## Problem requirements
Scan the data below for the string "path". Copy every line where it appears.

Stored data
<file path="config.mk">
export PLATFORM = sky130hd
export DESIGN_NAME = spi_slave_regfile
export DESIGN_NICKNAME = d
export VERILOG_FILES = /design/src/rtl/spi_slave_regfile.sv
export SDC_FILE = /design/constraint.sdc
export NUM_CORES = 1
export LEC_CHECK = 0
export CAP_MARGIN = 40
export CORE_AREA = 2 2 145 175
export DETAILED_ROUTE_END_ITERATION = 10
export DIE_AREA = 0 0 147 177
export GPL_ROUTABILITY_DRIVEN = 0
export GPL_TIMING_DRIVEN = 0
export PLACE_DENSITY = 0.54
export SLEW_MARGIN = 30
export SYNTH_ARGS = -nofsm -noshare
export SYNTH_HDL_FRONTEND = slang
export SYNTH_SLANG_ARGS = --single-unit
</file>
<file path="constraint.sdc">
create_clock -name i_clock -period 2.6 [get_ports i_clock]
set_input_delay 0.52 -clock i_clock [delete_from_list [all_inputs] [get_ports i_clock]]
set_output_delay 0.52 -clock i_clock [all_outputs]
set_load 0.05 [all_outputs]
</file>
<file path="src/rtl/spi_slave_regfile.sv">
// ============================================================================
// Module  : spi_slave_regfile
// Brief   : Oversampled SPI responder (mode 0, MSB first) serving 16-bit
//           {rw, addr[6:0], data[7:0]} frames against a local 8-bit regfile.
// Revision: 1.0
// ============================================================================
`default_nettype none

module spi_slave_regfile #(
  parameter int         NUM_REGS    = 16,
  parameter logic [7:0] RESET_VALUE = 8'h00,
  parameter int         SYNC_STAGES = 2
) (
  input  logic       i_clock,
  input  logic       i_reset_n,
  input  logic       SCLK,
  input  logic       CS,
  input  logic       MOSI,
  output logic       MISO,
  input  logic [6:0] i_rd_addr,
  output logic [7:0] o_rd_data,
  output logic       o_wr_strobe,
  output logic [6:0] o_wr_addr,
  output logic [7:0] o_wr_data,
  output logic       o_frame_error,
  output logic       o_busy
);

  localparam int AW = (NUM_REGS > 1) ? $clog2(NUM_REGS) : 1;

  typedef enum logic [2:0] {
    S_WAIT_CS_HIGH = 3'd0,
    S_IDLE         = 3'd1,
    S_ADDR         = 3'd2,
    S_DATA         = 3'd3,
    S_DONE         = 3'd4
  } state_t;

  function automatic logic in_range(input logic [6:0] a);
    return (32'(a) < NUM_REGS);
  endfunction

  logic [SYNC_STAGES-1:0] sclk_sync_q, cs_sync_q, mosi_sync_q;

  // CS synchroniser resets low so a frame already in flight at reset release
  // is never mistaken for an idle bus.
  generate
    if (SYNC_STAGES == 1) begin : g_sync_single
      always_ff @(posedge i_clock or negedge i_reset_n) begin
        if (!i_reset_n) begin
          sclk_sync_q <= '0;
          cs_sync_q   <= '0;
          mosi_sync_q <= '0;
        end else begin
          sclk_sync_q <= SCLK;
          cs_sync_q   <= CS;
          mosi_sync_q <= MOSI;
        end
      end
    end else begin : g_sync_chain
      always_ff @(posedge i_clock or negedge i_reset_n) begin
        if (!i_reset_n) begin
          sclk_sync_q <= '0;
          cs_sync_q   <= '0;
          mosi_sync_q <= '0;
        end else begin
          sclk_sync_q <= {sclk_sync_q[SYNC_STAGES-2:0], SCLK};
          cs_sync_q   <= {cs_sync_q[SYNC_STAGES-2:0], CS};
          mosi_sync_q <= {mosi_sync_q[SYNC_STAGES-2:0], MOSI};
        end
      end
    end
  endgenerate

  logic sclk_s, cs_s, mosi_s;
  logic sclk_prev_q, cs_prev_q;
  logic sclk_rise, sclk_fall, cs_rise, cs_fall;

  assign sclk_s    = sclk_sync_q[SYNC_STAGES-1];
  assign cs_s      = cs_sync_q[SYNC_STAGES-1];
  assign mosi_s    = mosi_sync_q[SYNC_STAGES-1];
  assign sclk_rise =  sclk_s & ~sclk_prev_q;
  assign sclk_fall = ~sclk_s &  sclk_prev_q;
  assign cs_rise   =  cs_s   & ~cs_prev_q;
  assign cs_fall   = ~cs_s   &  cs_prev_q;

  state_t     state_q;
  logic [4:0] bit_cnt_q;
  logic [6:0] shift_q;   // trailing 7 received bits; the live MOSI bit completes a byte
  logic       rw_q;
  logic [6:0] addr_q;
  logic [7:0] tx_q;
  logic [7:0] regs_q [NUM_REGS];

  logic [6:0] addr_d;
  logic [7:0] wdata_d;
  assign addr_d  = {shift_q[5:0], mosi_s};
  assign wdata_d = {shift_q[6:0], mosi_s};

  always_ff @(posedge i_clock or negedge i_reset_n) begin
    if (!i_reset_n) begin
      sclk_prev_q   <= 1'b0;
      cs_prev_q     <= 1'b0;
      state_q       <= S_WAIT_CS_HIGH;
      bit_cnt_q     <= 5'd0;
      shift_q       <= 7'd0;
      rw_q          <= 1'b0;
      addr_q        <= 7'd0;
      tx_q          <= 8'h00;
      MISO          <= 1'b0;
      o_wr_strobe   <= 1'b0;
      o_wr_addr     <= 7'd0;
      o_wr_data     <= 8'h00;
      o_frame_error <= 1'b0;
      for (int i = 0; i < NUM_REGS; i++) regs_q[i] <= RESET_VALUE;
    end else begin
      sclk_prev_q   <= sclk_s;
      cs_prev_q     <= cs_s;
      o_wr_strobe   <= 1'b0;
      o_frame_error <= 1'b0;
      case (state_q)
        S_WAIT_CS_HIGH: begin
          MISO <= 1'b0;
          if (cs_s) state_q <= S_IDLE;
        end
        S_IDLE: begin
          MISO <= 1'b0;
          if (cs_fall) begin
            state_q   <= S_ADDR;
            bit_cnt_q <= 5'd0;
            shift_q   <= 7'd0;
          end
        end
        S_ADDR, S_DATA: begin
          if (cs_rise) begin
            state_q       <= S_IDLE;
            MISO          <= 1'b0;
            o_frame_error <= 1'b1;
          end else if (sclk_rise) begin
            shift_q   <= {shift_q[5:0], mosi_s};
            bit_cnt_q <= bit_cnt_q + 5'd1;
            if (bit_cnt_q == 5'd7) begin
              state_q <= S_DATA;
              rw_q    <= shift_q[6];
              addr_q  <= addr_d;
              tx_q    <= (shift_q[6] && in_range(addr_d)) ? regs_q[addr_d[AW-1:0]] : 8'h00;
            end
            if (bit_cnt_q == 5'd15) begin
              state_q <= S_DONE;
              MISO    <= 1'b0;
              if (!rw_q && in_range(addr_q)) begin
                regs_q[addr_q[AW-1:0]] <= wdata_d;
                o_wr_strobe            <= 1'b1;
                o_wr_addr              <= addr_q;
                o_wr_data              <= wdata_d;
              end
            end
          end else if (sclk_fall) begin
            if (state_q == S_DATA) begin
              MISO <= tx_q[7];
              tx_q <= {tx_q[6:0], 1'b0};
            end else begin
              MISO <= 1'b0;
            end
          end
        end
        S_DONE: begin
          MISO <= 1'b0;
          if (cs_rise) state_q <= S_IDLE;
        end
        default: state_q <= S_WAIT_CS_HIGH;
      endcase
    end
  end

  // Plain registered read: a same-cycle SPI write lands after this sample.
  always_ff @(posedge i_clock or negedge i_reset_n) begin
    if (!i_reset_n) begin
      o_rd_data <= 8'h00;
    end else begin
      o_rd_data <= in_range(i_rd_addr) ? regs_q[i_rd_addr[AW-1:0]] : 8'h00;
    end
  end

  assign o_busy = (state_q == S_ADDR) || (state_q == S_DATA) || (state_q == S_DONE);

endmodule

`default_nettype wire
</file>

## Reply to the exercise
<file path="config.mk">
<file path="constraint.sdc">
<file path="src/rtl/spi_slave_regfile.sv">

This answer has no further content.